80% of marine diesel engine breakdowns are caused by contaminated diesel or diesel bug
Diesel bug is the boating name given to the organisms that form slimes in diesel fuels. Diesel bugs are in fact microbial organisms and come in three main varieties where fuel spoilage is concerned.
What are they?
The most common species are Pseudomonas, Klebsiella, Micrococcus, Arthrobacter, Flavobacteria and Acinetobacter.
These include the Candida, Saccharomyces and Hansenula families.
The most common moulds are Cladosporium resinae (The name used until it was changed to Hormoconis resinae) and Aspergillus fumigatus.
This list is only a tiny part of what can occur and indeed the bacteria also exist as aerobic and anaerobic. The aerobic ones require oxygen and the anaerobic do not. The latter produces by-products that can eat holes in half inch steel plate and give off bad-egg smelling, toxic gas.
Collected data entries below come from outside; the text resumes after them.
===== src/rtl/ram_arb_pkg.sv =====
package ram_arb_pkg;

    localparam int NUM_MAIN = 3;
    localparam int NUM_ENG  = 2;

    localparam int MAIN_DBG = 0;
    localparam int MAIN_DMA = 1;
    localparam int MAIN_CPU = 2;
    localparam int ENG_A    = 0;
    localparam int ENG_B    = 1;

    typedef enum logic [1:0] {
        MB_IDLE,
        MB_DBG,
        MB_DMA,
        MB_CPU
    } mb_state_t;

    typedef enum logic [1:0] {
        DP_IDLE,
        DP_ENGA,
        DP_ENGB
    } dp_state_t;

    function automatic logic [NUM_MAIN-1:0] mb_decode(mb_state_t s);
        logic [NUM_MAIN-1:0] v;
        v = '0;
        unique case (s)
            MB_IDLE: v = '0;
            MB_DBG:  v[MAIN_DBG] = 1'b1;
            MB_DMA:  v[MAIN_DMA] = 1'b1;
            MB_CPU:  v[MAIN_CPU] = 1'b1;
            default: v = '0;
        endcase
        return v;
    endfunction

    function automatic logic [NUM_ENG-1:0] dp_decode(dp_state_t s);
        logic [NUM_ENG-1:0] v;
        v = '0;
        unique case (s)
            DP_IDLE: v = '0;
            DP_ENGA: v[ENG_A] = 1'b1;
            DP_ENGB: v[ENG_B] = 1'b1;
            default: v = '0;
        endcase
        return v;
    endfunction

endpackage


===== src/rtl/ram_region_cmp.sv =====
module ram_region_cmp #(
    parameter int ADDR_W   = 18,
    parameter int REGION_W = 14
) (
    input  logic [ADDR_W-1:0] addr_a,
    input  logic [ADDR_W-1:0] addr_b,
    output logic              same
);
    logic [ADDR_W-1:0] diff;

    // Bits below REGION_W are shifted away; only region bits are compared.
    assign diff = (addr_a ^ addr_b) >> REGION_W;
    assign same = (diff == '0);
endmodule


===== src/rtl/ram_main_fsm.sv =====
module ram_main_fsm
    import ram_arb_pkg::*;
(
    input  logic                clk,
    input  logic                rst_n,
    input  logic [NUM_MAIN-1:0] req,
    output logic [NUM_MAIN-1:0] win,
    output logic [NUM_MAIN-1:0] gnt,
    output logic [NUM_MAIN-1:0] wait_o
);
    mb_state_t           state_q, state_d;
    logic [NUM_MAIN-1:0] elig;
    logic [NUM_MAIN-1:0] wait_q;

    // State register
    always_ff @(posedge clk or negedge rst_n) begin
        if (!rst_n) begin
            state_q <= MB_IDLE;
            wait_q  <= '0;
        end else begin
            state_q <= state_d;
            wait_q  <= req & ~gnt & ~win;
        end
    end

    // Next state: the requester granted in this cycle is masked
    always_comb begin
        elig = req & ~gnt;
        unique case (state_q)
            MB_IDLE, MB_DBG, MB_DMA, MB_CPU: begin
                if (elig[MAIN_DBG])      state_d = MB_DBG;
                else if (elig[MAIN_DMA]) state_d = MB_DMA;
                else if (elig[MAIN_CPU]) state_d = MB_CPU;
                else                     state_d = MB_IDLE;
            end
            default: state_d = MB_IDLE;
        endcase
    end

    // Outputs
    always_comb begin
        gnt    = mb_decode(state_q);
        win    = mb_decode(state_d);
        wait_o = wait_q;
    end
endmodule


===== src/rtl/ram_eng_fsm.sv =====
module ram_eng_fsm
    import ram_arb_pkg::*;
(
    input  logic               clk,
    input  logic               rst_n,
    input  logic [NUM_ENG-1:0] req,
    input  logic [NUM_ENG-1:0] clash,
    output logic [NUM_ENG-1:0] gnt,
    output logic [NUM_ENG-1:0] wait_o
);
    dp_state_t          state_q, state_d;
    logic [NUM_ENG-1:0] elig;
    logic [NUM_ENG-1:0] win;
    logic [NUM_ENG-1:0] wait_q;

    // State register
    always_ff @(posedge clk or negedge rst_n) begin
        if (!rst_n) begin
            state_q <= DP_IDLE;
            wait_q  <= '0;
        end else begin
            state_q <= state_d;
            wait_q  <= req & ~gnt & ~win;
        end
    end

    // Next state: an engine that clashes with the main-bus winner is skipped
    always_comb begin
        elig = req & ~gnt & ~clash;
        unique case (state_q)
            DP_IDLE, DP_ENGA, DP_ENGB: begin
                if (elig[ENG_A])      state_d = DP_ENGA;
                else if (elig[ENG_B]) state_d = DP_ENGB;
                else                  state_d = DP_IDLE;
            end
            default: state_d = DP_IDLE;
        endcase
    end

    // Outputs
    always_comb begin
        gnt    = dp_decode(state_q);
        win    = dp_decode(state_d);
        wait_o = wait_q;
    end
endmodule


===== src/rtl/ram_region_arb.sv =====
module ram_region_arb
    import ram_arb_pkg::*;
#(
    parameter int ADDR_W   = 18,
    parameter int REGION_W = 14
) (
    input  logic                       clk,
    input  logic                       rst_n,
    input  logic [NUM_MAIN-1:0]        m_req,
    input  logic [NUM_MAIN*ADDR_W-1:0] m_addr,
    output logic [NUM_MAIN-1:0]        m_gnt,
    output logic [NUM_MAIN-1:0]        m_wait,
    input  logic [NUM_ENG-1:0]         e_req,
    input  logic [NUM_ENG*ADDR_W-1:0]  e_addr,
    output logic [NUM_ENG-1:0]         e_gnt,
    output logic [NUM_ENG-1:0]         e_wait
);
    logic [NUM_MAIN-1:0] m_win;
    logic [ADDR_W-1:0]   win_addr;
    logic                main_busy;
    logic [NUM_ENG-1:0]  same_rgn;
    logic [NUM_ENG-1:0]  clash;

    ram_main_fsm u_main (
        .clk    (clk),
        .rst_n  (rst_n),
        .req    (m_req),
        .win    (m_win),
        .gnt    (m_gnt),
        .wait_o (m_wait)
    );

    // Address of the master that will own the main bus next cycle
    always_comb begin
        win_addr = '0;
        for (int i = 0; i < NUM_MAIN; i++) begin
            if (m_win[i]) win_addr = m_addr[i*ADDR_W +: ADDR_W];
        end
    end

    assign main_busy = |m_win;

    for (genvar j = 0; j < NUM_ENG; j++) begin : g_cmp
        ram_region_cmp #(
            .ADDR_W   (ADDR_W),
            .REGION_W (REGION_W)
        ) u_cmp (
            .addr_a (win_addr),
            .addr_b (e_addr[j*ADDR_W +: ADDR_W]),
            .same   (same_rgn[j])
        );
        assign clash[j] = main_busy & same_rgn[j];
    end

    ram_eng_fsm u_eng (
        .clk    (clk),
        .rst_n  (rst_n),
        .req    (e_req),
        .clash  (clash),
        .gnt    (e_gnt),
        .wait_o (e_wait)
    );
endmodule


===== config.mk =====
export PLATFORM = sky130hd
export DESIGN_NAME = ram_region_arb
export DESIGN_NICKNAME = d
export VERILOG_FILES = /design/src/rtl/ram_arb_pkg.sv /design/src/rtl/ram_region_cmp.sv /design/src/rtl/ram_main_fsm.sv /design/src/rtl/ram_eng_fsm.sv /design/src/rtl/ram_region_arb.sv
export SDC_FILE = /design/constraint.sdc
export NUM_CORES = 1
export LEC_CHECK = 0
export CORE_ASPECT_RATIO = 1.4
export CORE_UTILIZATION = 22
export DETAILED_ROUTE_END_ITERATION = 16
export PLACE_DENSITY = 0.8
export RECOVER_POWER = 100
export SLEW_MARGIN = 20
export SYNTH_ARGS = -nofsm -noshare
export SYNTH_HDL_FRONTEND = slang
export SYNTH_SLANG_ARGS = --single-unit

===== constraint.sdc =====
create_clock -name clk -period 2.2 [get_ports clk]
set_clock_uncertainty 0.05 [all_clocks]
set_input_delay 0.44 -clock clk [delete_from_list [all_inputs] [get_ports clk]]
set_output_delay 0.44 -clock clk [all_outputs]
set_load 0.02 [all_outputs]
Where do these organisms come from?
Generally the microbes get to your boat through the fuel distribution network but they may enter through airborne particulates. These organisms like still fuel and temperatures between 5oC and 70o C. Around 30oC is ideal for growing organisms and they multiply extremely quickly.
If fuel is changed in the holding tanks on your boat, at the fuel berth or at the distribution it has been believed that this will prevent diesel bug proliferation. This is quite so in the tanks themselves as the bugs do not get the conditions to reproduce. Once they reach the boat tank however and it is not moved for a week or so they happily set about multiplying.
What do they feed on?
The micro-organisms feed on water, hydrocarbons and nutrients in the fuel. The water only needs to be available at 100 ppm in the fuel for bacterial growth to occur. The water is present in the tank from within the delivered fuel and from condensation. You will be familiar with draining this off from your water separator on a regular basis. The hydrocarbons come from the fuel itself and the other nutrients from the fuel additives required for the fuel to perform to the required standards.
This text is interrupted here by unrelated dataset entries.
`src/rtl/tick_timer_pkg.sv`:
```
package tick_timer_pkg;
  parameter int CH      = 4;   // compare channels
  parameter int CW      = 32;  // counter width (widest mode)
  parameter int DW      = 32;  // bus data width
  parameter int AW      = 5;   // bus word address width
  parameter int PSW     = 4;   // divider exponent register width
  parameter int PSC_MAX = 9;   // largest divider exponent
  localparam int PW     = PSC_MAX; // divider phase counter width

  localparam logic [AW-1:0] A_START = AW'(0);
  localparam logic [AW-1:0] A_STOP  = AW'(1);
  localparam logic [AW-1:0] A_CLEAR = AW'(2);
  localparam logic [AW-1:0] A_EVT0  = AW'(4);
  localparam logic [AW-1:0] A_MODE  = AW'(8);
  localparam logic [AW-1:0] A_PSC   = AW'(9);
  localparam logic [AW-1:0] A_COUNT = AW'(10);
  localparam logic [AW-1:0] A_CMP0  = AW'(12);

  typedef enum logic [1:0] {
    WID_16 = 2'd0,
    WID_8  = 2'd1,
    WID_24 = 2'd2,
    WID_32 = 2'd3
  } width_e;

  function automatic logic [CW-1:0] width_mask(width_e w);
    case (w)
      WID_8:   width_mask = CW'(32'h0000_00FF);
      WID_24:  width_mask = CW'(32'h00FF_FFFF);
      WID_32:  width_mask = CW'(32'hFFFF_FFFF);
      default: width_mask = CW'(32'h0000_FFFF);
    endcase
  endfunction
endpackage

```
`src/rtl/tt_regs.sv`:
```
module tt_regs
  import tick_timer_pkg::*;
(
  input  logic                   clk,
  input  logic                   rst_n,
  input  logic                   sel_i,
  input  logic                   wr_i,
  input  logic [AW-1:0]          addr_i,
  input  logic [DW-1:0]          wdata_i,
  input  logic [CW-1:0]          count_i,
  input  logic [CH-1:0]          flags_i,
  output logic                   start_o,
  output logic                   stop_o,
  output logic                   clear_o,
  output logic [CH-1:0]          evt_clr_o,
  output width_e                 mode_o,
  output logic [PSW-1:0]         psc_o,
  output logic [CH-1:0][CW-1:0]  cmp_o,
  output logic [DW-1:0]          rdata_o
);
  logic wr_en, rd_en;
  logic [PSW-1:0] psc_wr;
  logic [DW-1:0]  rd_mux;

  assign wr_en = sel_i & wr_i;
  assign rd_en = sel_i & ~wr_i;

  assign start_o = wr_en & wdata_i[0] & (addr_i == A_START);
  assign stop_o  = wr_en & wdata_i[0] & (addr_i == A_STOP);
  assign clear_o = wr_en & wdata_i[0] & (addr_i == A_CLEAR);

  assign psc_wr = (wdata_i[PSW-1:0] > PSW'(PSC_MAX)) ? PSW'(PSC_MAX) : wdata_i[PSW-1:0];

  always_ff @(posedge clk) begin
    if (!rst_n) begin
      mode_o <= WID_16;
      psc_o  <= '0;
    end else if (wr_en) begin
      if (addr_i == A_MODE) mode_o <= width_e'(wdata_i[1:0]);
      if (addr_i == A_PSC)  psc_o  <= psc_wr;
    end
  end

  for (genvar i = 0; i < CH; i++) begin : g_ch
    localparam logic [AW-1:0] EA = A_EVT0 + AW'(i);
    localparam logic [AW-1:0] CA = A_CMP0 + AW'(i);
    assign evt_clr_o[i] = wr_en & (addr_i == EA) & (wdata_i == '0);
    always_ff @(posedge clk) begin
      if (!rst_n)                        cmp_o[i] <= '0;
      else if (wr_en && addr_i == CA)    cmp_o[i] <= wdata_i[CW-1:0];
    end
  end

  always_comb begin
    rd_mux = '0;
    if (addr_i == A_MODE)  rd_mux = DW'(mode_o);
    if (addr_i == A_PSC)   rd_mux = DW'(psc_o);
    if (addr_i == A_COUNT) rd_mux = DW'(count_i);
    for (int i = 0; i < CH; i++) begin
      if (addr_i == A_EVT0 + AW'(i)) rd_mux = DW'(flags_i[i]);
      if (addr_i == A_CMP0 + AW'(i)) rd_mux = DW'(cmp_o[i]);
    end
  end

  always_ff @(posedge clk) begin
    if (!rst_n)     rdata_o <= '0;
    else if (rd_en) rdata_o <= rd_mux;
  end

  AST_PSC_BOUND: assert property (@(posedge clk) disable iff (!rst_n)
    psc_o <= PSW'(PSC_MAX));
  AST_READ_HOLD: assert property (@(posedge clk) disable iff (!rst_n)
    !rd_en |=> $stable(rdata_o));
endmodule

```
`src/rtl/tt_prescale.sv`:
```
module tt_prescale
  import tick_timer_pkg::*;
(
  input  logic           clk,
  input  logic           rst_n,
  input  logic           run_i,
  input  logic           tick_i,
  input  logic           clear_i,
  input  logic [PSW-1:0] psc_i,
  output logic           step_o
);
  logic [PW-1:0] phase_q;
  logic [PW-1:0] low;

  assign low    = ~({PW{1'b1}} << psc_i);
  assign step_o = run_i & tick_i & ((phase_q & low) == low);

  always_ff @(posedge clk) begin
    if (!rst_n || clear_i)  phase_q <= '0;
    else if (run_i && tick_i) phase_q <= phase_q + PW'(1);
  end

  AST_PHASE_STOPPED: assert property (@(posedge clk) disable iff (!rst_n)
    !run_i && !clear_i |=> $stable(phase_q));
endmodule

```
`src/rtl/tt_counter.sv`:
```
module tt_counter
  import tick_timer_pkg::*;
(
  input  logic          clk,
  input  logic          rst_n,
  input  logic          start_i,
  input  logic          stop_i,
  input  logic          clear_i,
  input  logic          step_i,
  input  width_e        mode_i,
  output logic          run_o,
  output logic          adv_o,
  output logic [CW-1:0] mask_o,
  output logic [CW-1:0] count_o,
  output logic [CW-1:0] count_nxt_o
);
  assign mask_o      = width_mask(mode_i);
  assign count_nxt_o = (count_o + CW'(1)) & mask_o;
  assign adv_o       = step_i & ~clear_i;

  always_ff @(posedge clk) begin
    if (!rst_n)       run_o <= 1'b0;
    else if (start_i) run_o <= 1'b1;
    else if (stop_i)  run_o <= 1'b0;
  end

  always_ff @(posedge clk) begin
    if (!rst_n || clear_i) count_o <= '0;
    else if (step_i)       count_o <= count_nxt_o;
  end

  AST_CLEAR_ZERO: assert property (@(posedge clk) disable iff (!rst_n)
    clear_i |=> count_o == '0);
  AST_HOLD_STOPPED: assert property (@(posedge clk) disable iff (!rst_n)
    !run_o && !clear_i |=> $stable(count_o));
  AST_WRAP_ZERO: assert property (@(posedge clk) disable iff (!rst_n)
    adv_o && count_o == mask_o |=> count_o == '0);
endmodule

```
`src/rtl/tt_channel.sv`:
```
module tt_channel
  import tick_timer_pkg::*;
(
  input  logic          clk,
  input  logic          rst_n,
  input  logic          adv_i,
  input  logic [CW-1:0] count_nxt_i,
  input  logic [CW-1:0] mask_i,
  input  logic [CW-1:0] cmp_i,
  input  logic          clr_i,
  output logic          flag_o
);
  logic hit;
  assign hit = adv_i & (count_nxt_i == (cmp_i & mask_i));

  always_ff @(posedge clk) begin
    if (!rst_n)     flag_o <= 1'b0;
    else if (hit)   flag_o <= 1'b1;
    else if (clr_i) flag_o <= 1'b0;
  end

  AST_FLAG_STICKY: assert property (@(posedge clk) disable iff (!rst_n)
    flag_o && !clr_i |=> flag_o);
  AST_NO_EVT_IDLE: assert property (@(posedge clk) disable iff (!rst_n)
    !adv_i |=> !$rose(flag_o));
endmodule

```
`src/rtl/tick_compare_timer.sv`:
```
module tick_compare_timer
  import tick_timer_pkg::*;
(
  input  logic          clk,
  input  logic          rst_n,
  input  logic          tick_i,
  input  logic          bus_sel_i,
  input  logic          bus_wr_i,
  input  logic [4:0]    bus_addr_i,
  input  logic [31:0]   bus_wdata_i,
  output logic [31:0]   bus_rdata_o,
  output logic [31:0]   count_o,
  output logic [3:0]    evt_o
);
  logic start, stop, clear, step, run, adv;
  logic [CH-1:0] evt_clr, flags;
  width_e mode;
  logic [PSW-1:0] psc;
  logic [CH-1:0][CW-1:0] cmp;
  logic [CW-1:0] mask, count, count_nxt;

  tt_regs u_regs (
    .clk(clk), .rst_n(rst_n), .sel_i(bus_sel_i), .wr_i(bus_wr_i),
    .addr_i(bus_addr_i), .wdata_i(bus_wdata_i), .count_i(count),
    .flags_i(flags), .start_o(start), .stop_o(stop), .clear_o(clear),
    .evt_clr_o(evt_clr), .mode_o(mode), .psc_o(psc), .cmp_o(cmp),
    .rdata_o(bus_rdata_o));

  tt_prescale u_psc (
    .clk(clk), .rst_n(rst_n), .run_i(run), .tick_i(tick_i),
    .clear_i(clear), .psc_i(psc), .step_o(step));

  tt_counter u_cnt (
    .clk(clk), .rst_n(rst_n), .start_i(start), .stop_i(stop),
    .clear_i(clear), .step_i(step), .mode_i(mode), .run_o(run),
    .adv_o(adv), .mask_o(mask), .count_o(count), .count_nxt_o(count_nxt));

  for (genvar i = 0; i < CH; i++) begin : g_chan
    tt_channel u_ch (
      .clk(clk), .rst_n(rst_n), .adv_i(adv), .count_nxt_i(count_nxt),
      .mask_i(mask), .cmp_i(cmp[i]), .clr_i(evt_clr[i]), .flag_o(flags[i]));
  end

  assign count_o = count;
  assign evt_o   = flags;

  AST_MATCH_NEEDS_STEP: assert property (@(posedge clk) disable iff (!rst_n)
    !step |=> !$rose(evt_o));
endmodule

```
What problems do diesel bugs cause?
The most obvious visual sign of microbial activity is the formation of sticky, slimy, polysaccharide polymers that form strings and films. These block fuel filters and even fuel lines. They also capture particulate matter and create mats. Even if they get through the filter unit they can block the injection ports in the engine on an uneven basis giving rise to potential failure of the crankshaft due to uneven loads from the pistons.
The by-products of bacterial action are often acidic and when this settles into the water phase at the bottom of the tank, especially during lay-up it can cause corrosion of steel tanks and brass or copper fittings.
How can I get rid of them?
Prevention is of course the best cure. As you are generally unsure of the nature of the fuel you are using continual prophylactic treatment direct to your tanks is recommended alongside a regular diesel polishing procedure, recommended every six months. This will prevent organism growth even though the organisms may still be present. There are two routes that can be used, biocides or enzymes. Enzymes are perhaps the more eco-friendly. These are NOT biocidal but do remove the detritus from bacterial activity allowing it to be burnt away. If there is any biocide present in the fuel enzymes will be deactivated. Care must be taken when using enzymes, as there may be some residual biocide that has been used in the fuel distribution chain. This may be insufficient to stop organism growth but may be enough to prevent enzyme activity. Enzymes are inactive at low temperatures.
Biocides are available in different types. All are harmful to aquatic organisms if spilt so care must be taken when using them. Once in the fuel they are generally burnt completely in the combustion process. With almost all biocides used for fuels there is no evidence to show organism resistance developing form continual use. Biocide use can be bacteriostatic which means it prevents growth or bactericidal which means it kills bacteria.